Awww, thanks for the kind thoughts, ladies. And I enjoyed my virtual "care package" @Ptarmigan. And what an interesting tradition your family has for dealing with funerals, sometimes rituals do help us so much to get through tough times. It was a long, exhausting day yesterday, both because I felt so uncomfortable having stood for far too long at the memorial service while my hip was throbbing away, but also feeling guilty about even whining about it given the daughter so poignantly mourning her mother. Still feeling stiff and sore today, and slept wretchedly last night. But I know from experience that one terrible night's sleep is invariably followed by a good night's sleep. So, tomorrow will be a new and brighter day, I think. Went to a graduation party this afternoon (son of some friends graduated college on Saturday) and then to my daughter's house for my absolute favorite meal of all time: macaroni and cheese (and, of course, Ina Garten's recipe!) It was fun to go there for dinner, and both grandchildren wanted me to paint their fingernails and toenails. My grandson is so serious (and funny) about it, sidling up to me and whispering "grandma, polish?" and silently handing me a bottom of hideous deep purple nail color.
 
I was just catching up my 'thread' and thought I'd catch up with you. And here you are preparing for your 2nd hip. I had my LTHR done April 2015 and my right hip was perfect then. Come April 2018 and my xray showed I had no cartilage left! I had a shot that worked until I walked all over Rome & Sorrento and realized I was in big trouble. I'd scheduled surgery for the following April hoping I could delay with a couple of shots. When I got home from Italy I called my OS and was able to get a cancellation for October, I could not wait. I could not walk. Yes, it was inconvenient timing. But as you read, my grown children stepped up -- it was only a week of inconvenience for each of them. (They were able to work remotely and didn't have to take time off.) Each hip had different symptoms. And I pushed myself by walking on cobblestones with the 2nd, and paid for it with the spasms before and just after surgery. I did go to rehab so that I would sort out the meds and all, so that my kids wouldn't be overwhelmed with some of the immediate post op issues that come up. But I think my recovery was better the 2nd time because I wasn't afraid to put weight on my new hip, and I had an idea of what to expect with meds schedule, and to be patient as you all urged me on. If you go to my thread you will see the amazing things that I am able to do pain-free now. Good luck. I am only going this way once and I decided that I had to do this for myself. Otherwise I'd no good for anyone else. And yes, I was coming up with every reason to delay, but in the end my hip made the decision. BTW thank you for all your support during my recovery this time around. Your messages always brought a smile to my day as I have an image of you sitting with your coffee in the morning with your book or newspaper, and your weather reports. :thankyou:
 
Hi, there, @wcgirl! So nice to hear from you and so happy to read that you're doing well, life is good and those bionic hips are serving you well! I'll definitely pop on your recovery thread and catch up with you as well. You are right that I am far less freaked out this second time around, although not looking forward to surgery and the slow slog of recovery. As I wrote before, the thing that had my head spinning with scary, irrational thoughts before my last surgery was the whole spinal/sedation process--I was petrified I'd wake up at any point during the surgery! This proved not to be an issue (like...duh!) so this time around I'm not obsessing about that. And, like so many, while I found the recovery process slower than I'd like, I actually did really well. I was never afraid to put weight on my new hip as--shock and awe--it never hurt! I was up and locomoting about slowly ut confidently fairly soon. Fingers crossed that this second surgery will go much the same, and nice to read that for you (and I hope for me) the second time around was easier.
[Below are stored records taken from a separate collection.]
`src/rtl/ram_port_arbiter_pkg.sv`:
```
// rtl/ram_port_arbiter_pkg.sv - shared widths and helpers for the RAM port arbiter
package ram_port_arbiter_pkg;

  localparam int AXI_AW = 32;
  localparam int AXI_DW = 32;

  // Index width that stays at least one bit wide for degenerate sizes.
  function automatic int clog2_min1(input int n);
    return (n > 1) ? $clog2(n) : 1;
  endfunction

endpackage

```
`src/rtl/ram_arb_id_fifo.sv`:
```
// rtl/ram_arb_id_fifo.sv - in-order FIFO of issuing host ids for in-flight RAM transactions
module ram_arb_id_fifo
  import ram_port_arbiter_pkg::*;
#(
  parameter int Depth   = 2,
  parameter int IdWidth = 1,
  localparam int PtrW   = clog2_min1(Depth),
  localparam int CntW   = $clog2(Depth + 1)
) (
  input  logic               clk_i,
  input  logic               rst_ni,
  input  logic               push_i,
  input  logic [IdWidth-1:0] push_id_i,
  input  logic               pop_i,
  output logic [IdWidth-1:0] head_o,
  output logic [CntW-1:0]    count_o
);

  logic [IdWidth-1:0] mem_q [Depth];
  logic [IdWidth-1:0] mem_d [Depth];
  logic [PtrW-1:0]    wr_ptr_q, wr_ptr_d;
  logic [PtrW-1:0]    rd_ptr_q, rd_ptr_d;
  logic [CntW-1:0]    count_q, count_d;

  function automatic logic [PtrW-1:0] ptr_inc(input logic [PtrW-1:0] p);
    return (p == PtrW'(Depth - 1)) ? '0 : p + PtrW'(1);
  endfunction

  // Push while full is legal with a pop: the head is read before the slot is overwritten.
  always_comb begin
    mem_d    = mem_q;
    wr_ptr_d = wr_ptr_q;
    rd_ptr_d = rd_ptr_q;
    count_d  = count_q;
    if (push_i) begin
      mem_d[wr_ptr_q] = push_id_i;
      wr_ptr_d        = ptr_inc(wr_ptr_q);
    end
    if (pop_i) begin
      rd_ptr_d = ptr_inc(rd_ptr_q);
    end
    if (push_i && !pop_i) begin
      count_d = count_q + CntW'(1);
    end else if (pop_i && !push_i) begin
      count_d = count_q - CntW'(1);
    end
  end

  always_ff @(posedge clk_i or negedge rst_ni) begin
    if (!rst_ni) begin
      for (int i = 0; i < Depth; i++) begin
        mem_q[i] <= '0;
      end
      wr_ptr_q <= '0;
      rd_ptr_q <= '0;
      count_q  <= '0;
    end else begin
      mem_q    <= mem_d;
      wr_ptr_q <= wr_ptr_d;
      rd_ptr_q <= rd_ptr_d;
      count_q  <= count_d;
    end
  end

  assign head_o  = mem_q[rd_ptr_q];
  assign count_o = count_q;

`ifndef SYNTHESIS
  a_no_push_full: assert property (@(posedge clk_i) disable iff (!rst_ni)
    !(push_i && !pop_i && (count_q == CntW'(Depth))));
  a_no_pop_empty: assert property (@(posedge clk_i) disable iff (!rst_ni)
    !(pop_i && (count_q == '0)));
`endif

endmodule

```
`src/rtl/ram_port_arbiter.sv`:
```
// rtl/ram_port_arbiter.sv - round-robin arbiter sharing one req/gnt/rvalid SRAM port between hosts
module ram_port_arbiter
  import ram_port_arbiter_pkg::*;
#(
  parameter int NrHosts        = 2,
  parameter int AddrWidth      = AXI_AW,
  parameter int DataWidth      = AXI_DW,
  parameter int MaxOutstanding = 2
) (
  input  logic                             clk_i,
  input  logic                             rst_ni,
  input  logic [NrHosts-1:0]               host_req_i,
  output logic [NrHosts-1:0]               host_gnt_o,
  input  logic [NrHosts-1:0]               host_we_i,
  input  logic [NrHosts*(DataWidth/8)-1:0] host_be_i,
  input  logic [NrHosts*AddrWidth-1:0]     host_addr_i,
  input  logic [NrHosts*DataWidth-1:0]     host_wdata_i,
  output logic [NrHosts-1:0]               host_rvalid_o,
  output logic [DataWidth-1:0]             host_rdata_o,
  output logic                             host_err_o,
  output logic                             dev_req_o,
  input  logic                             dev_gnt_i,
  output logic                             dev_we_o,
  output logic [DataWidth/8-1:0]           dev_be_o,
  output logic [AddrWidth-1:0]             dev_addr_o,
  output logic [DataWidth-1:0]             dev_wdata_o,
  input  logic                             dev_rvalid_i,
  input  logic [DataWidth-1:0]             dev_rdata_i,
  input  logic                             dev_err_i,
  output logic                             unexp_rsp_o
);

  localparam int IdW  = clog2_min1(NrHosts);
  localparam int BeW  = DataWidth / 8;
  localparam int CntW = $clog2(MaxOutstanding + 1);

  logic [IdW-1:0]  rr_ptr_q, rr_ptr_d;
  logic [IdW-1:0]  lock_id_q, lock_id_d;
  logic            lock_vld_q, lock_vld_d;
  logic [IdW-1:0]  winner, head_id;
  logic [IdW:0]    idx_ext;
  logic            found, space, accept, pop;
  logic [CntW-1:0] count;

  // A stalled request keeps its winner so the RAM sees stable fields until accepted.
  always_comb begin
    winner  = rr_ptr_q;
    found   = 1'b0;
    idx_ext = '0;
    if (lock_vld_q) begin
      winner = lock_id_q;
    end else begin
      for (int k = 0; k < NrHosts; k++) begin
        idx_ext = {1'b0, rr_ptr_q} + (IdW+1)'(k);
        if (idx_ext >= (IdW+1)'(NrHosts)) begin
          idx_ext = idx_ext - (IdW+1)'(NrHosts);
        end
        if (!found && host_req_i[idx_ext[IdW-1:0]]) begin
          winner = idx_ext[IdW-1:0];
          found  = 1'b1;
        end
      end
    end
  end

  // A response in the same cycle frees a slot, so a full queue can still accept.
  always_comb begin
    space       = (count < CntW'(MaxOutstanding)) | dev_rvalid_i;
    dev_req_o   = (|host_req_i) & space;
    accept      = dev_req_o & dev_gnt_i;
    pop         = dev_rvalid_i & (count != '0);
    unexp_rsp_o = dev_rvalid_i & (count == '0);

    dev_we_o    = 1'b0;
    dev_be_o    = '0;
    dev_addr_o  = '0;
    dev_wdata_o = '0;
    if (dev_req_o) begin
      dev_we_o    = host_we_i[winner];
      dev_be_o    = host_be_i[winner*BeW +: BeW];
      dev_addr_o  = host_addr_i[winner*AddrWidth +: AddrWidth];
      dev_wdata_o = host_wdata_i[winner*DataWidth +: DataWidth];
    end

    host_gnt_o = '0;
    if (accept) begin
      host_gnt_o[winner] = 1'b1;
    end
    host_rvalid_o = '0;
    if (pop) begin
      host_rvalid_o[head_id] = 1'b1;
    end
    host_rdata_o = dev_rdata_i;
    host_err_o   = dev_err_i & pop;

    rr_ptr_d   = rr_ptr_q;
    lock_vld_d = lock_vld_q;
    lock_id_d  = lock_id_q;
    if (accept) begin
      rr_ptr_d   = (winner == IdW'(NrHosts - 1)) ? '0 : winner + IdW'(1);
      lock_vld_d = 1'b0;
    end else if (dev_req_o) begin
      lock_vld_d = 1'b1;
      lock_id_d  = winner;
    end
  end

  always_ff @(posedge clk_i or negedge rst_ni) begin
    if (!rst_ni) begin
      rr_ptr_q   <= '0;
      lock_vld_q <= 1'b0;
      lock_id_q  <= '0;
    end else begin
      rr_ptr_q   <= rr_ptr_d;
      lock_vld_q <= lock_vld_d;
      lock_id_q  <= lock_id_d;
    end
  end

  ram_arb_id_fifo #(
    .Depth   (MaxOutstanding),
    .IdWidth (IdW)
  ) u_id_fifo (
    .clk_i     (clk_i),
    .rst_ni    (rst_ni),
    .push_i    (accept),
    .push_id_i (winner),
    .pop_i     (pop),
    .head_o    (head_id),
    .count_o   (count)
  );

`ifndef SYNTHESIS
  a_gnt_onehot0: assert property (@(posedge clk_i) disable iff (!rst_ni) $onehot0(host_gnt_o));
  a_rvalid_onehot0: assert property (@(posedge clk_i) disable iff (!rst_ni) $onehot0(host_rvalid_o));
  a_count_bound: assert property (@(posedge clk_i) disable iff (!rst_ni)
    count <= CntW'(MaxOutstanding));
`endif

endmodule

```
I'm glad my previous posts brought a smile to your face. I felt as if all of us on the recovery side were trudging down the same long road, so why not try to be cheerful about it?! I am sure I will be engaging in the same morning rituals post surgery as I did before--morning latte, check; newspaper, check; and looking out the big picture windows in my family room outside onto my nice back yard! I've had such difficult with this second hip in terms of sitting, however, that my morning plonk in a cushy chair doesn't last very long. Hip #1 ached like crazy when I walked very far. This time around walking isn't as much of a problem as sitting--go figure!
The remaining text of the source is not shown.